[Task prompt]: Up to and including the line with "localparam int TW = $clog2(TM + 1);", copy the records below exactly from their first line.

*** Block opens ***

==> src/rtl/geogenius_param_if.sv <==
// Player/board bundle for geogenius_param: controls in, lamps/status out.
// vidas exists only when GEOGENIUS_VIDAS_EN is defined.
interface geogenius_param_if #(
  parameter int N_BOTOES     = 8,
  parameter int PROFUNDIDADE = 16
);
  localparam int SW = $clog2(PROFUNDIDADE + 1);

  logic                jogar;
  logic                dificuldade;
  logic [N_BOTOES-1:0] botoes;
  logic [N_BOTOES-1:0] leds;
  logic [SW-1:0]       score;
  logic                pronto;
  logic                ganhou;
  logic                perdeu;
  logic                timeout;
  logic [3:0]          db_estado;
`ifdef GEOGENIUS_VIDAS_EN
  logic [1:0]          vidas;

  modport master (
    output jogar, dificuldade, botoes,
    input  leds, score, pronto, ganhou,
    input  perdeu, timeout, db_estado, vidas
  );
  modport slave (
    input  jogar, dificuldade, botoes,
    output leds, score, pronto, ganhou,
    output perdeu, timeout, db_estado, vidas
  );
`else
  modport master (
    output jogar, dificuldade, botoes,
    input  leds, score, pronto, ganhou,
    input  perdeu, timeout, db_estado
  );
  modport slave (
    input  jogar, dificuldade, botoes,
    output leds, score, pronto, ganhou,
    output perdeu, timeout, db_estado
  );
`endif
endinterface

==> src/rtl/geogenius_param.sv <==
// Genius/Simon memory-game core: LFSR-built sequence, replay, press check.
// Ports: clock, reset (sync, active-high), bus (geogenius_param_if.slave).
// Macro GEOGENIUS_VIDAS_EN adds three lives and the bus.vidas output.
module geogenius_param #(
  parameter int          N_BOTOES      = 8,
  parameter int          PROFUNDIDADE  = 16,
  parameter int          TEMPO_LED     = 1000,
  parameter int          TEMPO_APAGADO = 500,
  parameter int          TEMPO_JOGADA  = 5000,
  parameter logic [15:0] SEMENTE       = 16'hACE1
) (
  input logic              clock,
  input logic              reset,
  geogenius_param_if.slave bus
);
  localparam int LG = $clog2(N_BOTOES);
  localparam int IW = $clog2(PROFUNDIDADE);
  localparam int SW = $clog2(PROFUNDIDADE + 1);
  localparam int TA = (TEMPO_LED > TEMPO_APAGADO) ? TEMPO_LED : TEMPO_APAGADO;
  localparam int TM = (TA > TEMPO_JOGADA) ? TA : TEMPO_JOGADA;
  localparam int TW = $clog2(TM + 1);

  typedef enum logic [3:0] {
    E_INICIAL    = 4'h0,
    E_PREPARA    = 4'h1,
    E_ACRESCENTA = 4'h2,
    E_MOSTRA     = 4'h3,
    E_APAGADO    = 4'h4,
    E_ESPERA     = 4'h5,
    E_COMPARA    = 4'h6,
    E_PROXIMA    = 4'h7,
    E_FIM_RODADA = 4'h8,
    E_GANHOU     = 4'hA,
    E_PERDEU     = 4'hB,
    E_TIMEOUT    = 4'hC
  } estado_t;

  estado_t             r_estado;
  logic [15:0]         r_lfsr;
  logic [LG-1:0]       r_mem [PROFUNDIDADE];
  logic [SW-1:0]       r_k;
  logic [SW-1:0]       r_i;
  logic [TW-1:0]       r_timer;
  logic                r_dif;
  logic                r_prev_or;
  logic                r_press_ok;
  logic [LG-1:0]       r_press_idx;
  logic [N_BOTOES-1:0] r_leds;
  logic [SW-1:0]       r_score;
  logic                r_pronto;
  logic                r_ganhou;
  logic                r_perdeu;
  logic                r_timeout;

  logic [15:0]   w_lfsr_nxt;
  logic [LG-1:0] w_new;
  logic [LG-1:0] w_idx;
  logic          w_press;
  logic          w_onehot;
  logic          w_start;
  logic          w_last;
  logic          w_match;
  logic          w_expira;
  logic          w_erro;
  logic          w_replay;
  logic [SW-1:0] w_i_nxt;
  logic [TW-1:0] w_t_led;
  logic [TW-1:0] w_t_apag;
  logic [TW-1:0] w_t_jog;

  function automatic logic [N_BOTOES-1:0] f_onehot(
    input logic [LG-1:0] v
  );
    f_onehot    = '0;
    f_onehot[v] = 1'b1;
  endfunction

  assign w_lfsr_nxt = {1'b0, r_lfsr[15:1]}
                    ^ (r_lfsr[0] ? 16'hB400 : 16'h0000);
  assign w_new   = r_lfsr[LG-1:0];
  assign w_press = (|bus.botoes) & ~r_prev_or;
  assign w_onehot = (bus.botoes != '0)
    && ((bus.botoes & (bus.botoes - 1'b1)) == '0);

  always_comb begin
    w_idx = '0;
    for (int b = 0; b < N_BOTOES; b++)
      if (bus.botoes[b]) w_idx = LG'(b);
  end

  assign w_t_led  = r_dif ? TW'(TEMPO_LED >> 1) : TW'(TEMPO_LED);
  assign w_t_apag = r_dif ? TW'(TEMPO_APAGADO >> 1) : TW'(TEMPO_APAGADO);
  assign w_t_jog  = r_dif ? TW'(TEMPO_JOGADA >> 1) : TW'(TEMPO_JOGADA);

  assign w_i_nxt = r_i + SW'(1);
  assign w_last  = (r_i == r_k - SW'(1));
  assign w_match = r_press_ok && (r_press_idx == r_mem[r_i[IW-1:0]]);
  assign w_start = bus.jogar && (r_estado inside
    {E_INICIAL, E_GANHOU, E_PERDEU, E_TIMEOUT});
  // A press on the expiry cycle wins over the timeout.
  assign w_expira = (r_estado == E_ESPERA) && !w_press
    && (r_timer >= w_t_jog - TW'(1));
  assign w_erro = w_expira || ((r_estado == E_COMPARA) && !w_match);

`ifdef GEOGENIUS_VIDAS_EN
  logic [1:0] r_vidas;
  assign w_replay  = (r_vidas > 2'd1);
  assign bus.vidas = r_vidas;
`else
  assign w_replay = 1'b0;
`endif

  always_ff @(posedge clock) begin
    if (reset) begin
      r_estado    <= E_INICIAL;
      r_lfsr      <= SEMENTE;
      r_k         <= '0;
      r_i         <= '0;
      r_timer     <= '0;
      r_dif       <= 1'b0;
      r_prev_or   <= 1'b0;
      r_press_ok  <= 1'b0;
      r_press_idx <= '0;
      r_leds      <= '0;
      r_score     <= '0;
      r_pronto    <= 1'b0;
      r_ganhou    <= 1'b0;
      r_perdeu    <= 1'b0;
      r_timeout   <= 1'b0;
      for (int n = 0; n < PROFUNDIDADE; n++) r_mem[n] <= '0;
`ifdef GEOGENIUS_VIDAS_EN
      r_vidas     <= 2'd3;
`endif
    end else begin
      r_lfsr    <= w_lfsr_nxt;
      r_prev_or <= |bus.botoes;
      r_leds    <= '0;
      if (w_start) begin
        r_estado  <= E_PREPARA;
        r_score   <= '0;
        r_k       <= '0;
        r_i       <= '0;
        r_timer   <= '0;
        r_dif     <= bus.dificuldade;
        r_pronto  <= 1'b0;
        r_ganhou  <= 1'b0;
        r_perdeu  <= 1'b0;
        r_timeout <= 1'b0;
`ifdef GEOGENIUS_VIDAS_EN
        r_vidas   <= 2'd3;
`endif
      end else if (w_erro) begin
        r_i     <= '0;
        r_timer <= '0;
        if (w_replay) begin
          // Lose a life and replay the same round.
          r_leds   <= f_onehot(r_mem[0]);
          r_estado <= E_MOSTRA;
`ifdef GEOGENIUS_VIDAS_EN
          r_vidas  <= r_vidas - 2'd1;
`endif
        end else begin
          r_pronto  <= 1'b1;
          r_timeout <= (r_estado == E_ESPERA);
          r_perdeu  <= (r_estado == E_COMPARA);
          r_estado  <= (r_estado == E_ESPERA) ? E_TIMEOUT : E_PERDEU;
        end
      end else begin
        unique case (r_estado)
          E_PREPARA: r_estado <= E_ACRESCENTA;
          E_ACRESCENTA: begin
            r_mem[r_k[IW-1:0]] <= w_new;
            r_k      <= r_k + SW'(1);
            r_i      <= '0;
            r_timer  <= '0;
            // mem[0] is only being written now in round one.
            r_leds   <= (r_k == '0) ? f_onehot(w_new) : f_onehot(r_mem[0]);
            r_estado <= E_MOSTRA;
          end
          E_MOSTRA: begin
            if (r_timer >= w_t_led - TW'(1)) begin
              r_timer  <= '0;
              r_estado <= E_APAGADO;
            end else begin
              r_timer <= r_timer + TW'(1);
              r_leds  <= r_leds;
            end
          end
          E_APAGADO: begin
            if (r_timer >= w_t_apag - TW'(1)) begin
              r_timer <= '0;
              if (w_last) begin
                r_i      <= '0;
                r_estado <= E_ESPERA;
              end else begin
                r_i      <= w_i_nxt;
                r_leds   <= f_onehot(r_mem[w_i_nxt[IW-1:0]]);
                r_estado <= E_MOSTRA;
              end
            end else begin
              r_timer <= r_timer + TW'(1);
            end
          end
          E_ESPERA: begin
            if (w_press) begin
              r_press_ok  <= w_onehot;
              r_press_idx <= w_idx;
              r_estado    <= E_COMPARA;
            end else begin
              r_timer <= r_timer + TW'(1);
              r_leds  <= bus.botoes;
            end
          end
          E_COMPARA: begin
            if (!w_last) begin
              r_i      <= w_i_nxt;
              r_timer  <= '0;
              r_estado <= E_PROXIMA;
            end else begin
              r_estado <= E_FIM_RODADA;
            end
          end
          E_PROXIMA: r_estado <= E_ESPERA;
          E_FIM_RODADA: begin
            if (r_score != SW'(PROFUNDIDADE))
              r_score <= r_score + SW'(1);
            if (r_k == SW'(PROFUNDIDADE)) begin
              r_pronto <= 1'b1;
              r_ganhou <= 1'b1;
              r_estado <= E_GANHOU;
            end else begin
              r_estado <= E_ACRESCENTA;
            end
          end
          E_INICIAL, E_GANHOU, E_PERDEU, E_TIMEOUT: r_estado <= r_estado;
          default: r_estado <= E_INICIAL;
        endcase
      end
    end
  end

  assign bus.leds      = r_leds;
  assign bus.score     = r_score;
  assign bus.pronto    = r_pronto;
  assign bus.ganhou    = r_ganhou;
  assign bus.perdeu    = r_perdeu;
  assign bus.timeout   = r_timeout;
  assign bus.db_estado = r_estado;
endmodule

*** Block closes ***

[Response to this task]:
==> src/rtl/geogenius_param_if.sv <==
// Player/board bundle for geogenius_param: controls in, lamps/status out.
// vidas exists only when GEOGENIUS_VIDAS_EN is defined.
interface geogenius_param_if #(
  parameter int N_BOTOES     = 8,
  parameter int PROFUNDIDADE = 16
);
  localparam int SW = $clog2(PROFUNDIDADE + 1);

  logic                jogar;
  logic                dificuldade;
  logic [N_BOTOES-1:0] botoes;
  logic [N_BOTOES-1:0] leds;
  logic [SW-1:0]       score;
  logic                pronto;
  logic                ganhou;
  logic                perdeu;
  logic                timeout;
  logic [3:0]          db_estado;
`ifdef GEOGENIUS_VIDAS_EN
  logic [1:0]          vidas;

  modport master (
    output jogar, dificuldade, botoes,
    input  leds, score, pronto, ganhou,
    input  perdeu, timeout, db_estado, vidas
  );
  modport slave (
    input  jogar, dificuldade, botoes,
    output leds, score, pronto, ganhou,
    output perdeu, timeout, db_estado, vidas
  );
`else
  modport master (
    output jogar, dificuldade, botoes,
    input  leds, score, pronto, ganhou,
    input  perdeu, timeout, db_estado
  );
  modport slave (
    input  jogar, dificuldade, botoes,
    output leds, score, pronto, ganhou,
    output perdeu, timeout, db_estado
  );
`endif
endinterface

==> src/rtl/geogenius_param.sv <==
// Genius/Simon memory-game core: LFSR-built sequence, replay, press check.
// Ports: clock, reset (sync, active-high), bus (geogenius_param_if.slave).
// Macro GEOGENIUS_VIDAS_EN adds three lives and the bus.vidas output.
module geogenius_param #(
  parameter int          N_BOTOES      = 8,
  parameter int          PROFUNDIDADE  = 16,
  parameter int          TEMPO_LED     = 1000,
  parameter int          TEMPO_APAGADO = 500,
  parameter int          TEMPO_JOGADA  = 5000,
  parameter logic [15:0] SEMENTE       = 16'hACE1
) (
  input logic              clock,
  input logic              reset,
  geogenius_param_if.slave bus
);
  localparam int LG = $clog2(N_BOTOES);
  localparam int IW = $clog2(PROFUNDIDADE);
  localparam int SW = $clog2(PROFUNDIDADE + 1);
  localparam int TA = (TEMPO_LED > TEMPO_APAGADO) ? TEMPO_LED : TEMPO_APAGADO;
  localparam int TM = (TA > TEMPO_JOGADA) ? TA : TEMPO_JOGADA;
  localparam int TW = $clog2(TM + 1);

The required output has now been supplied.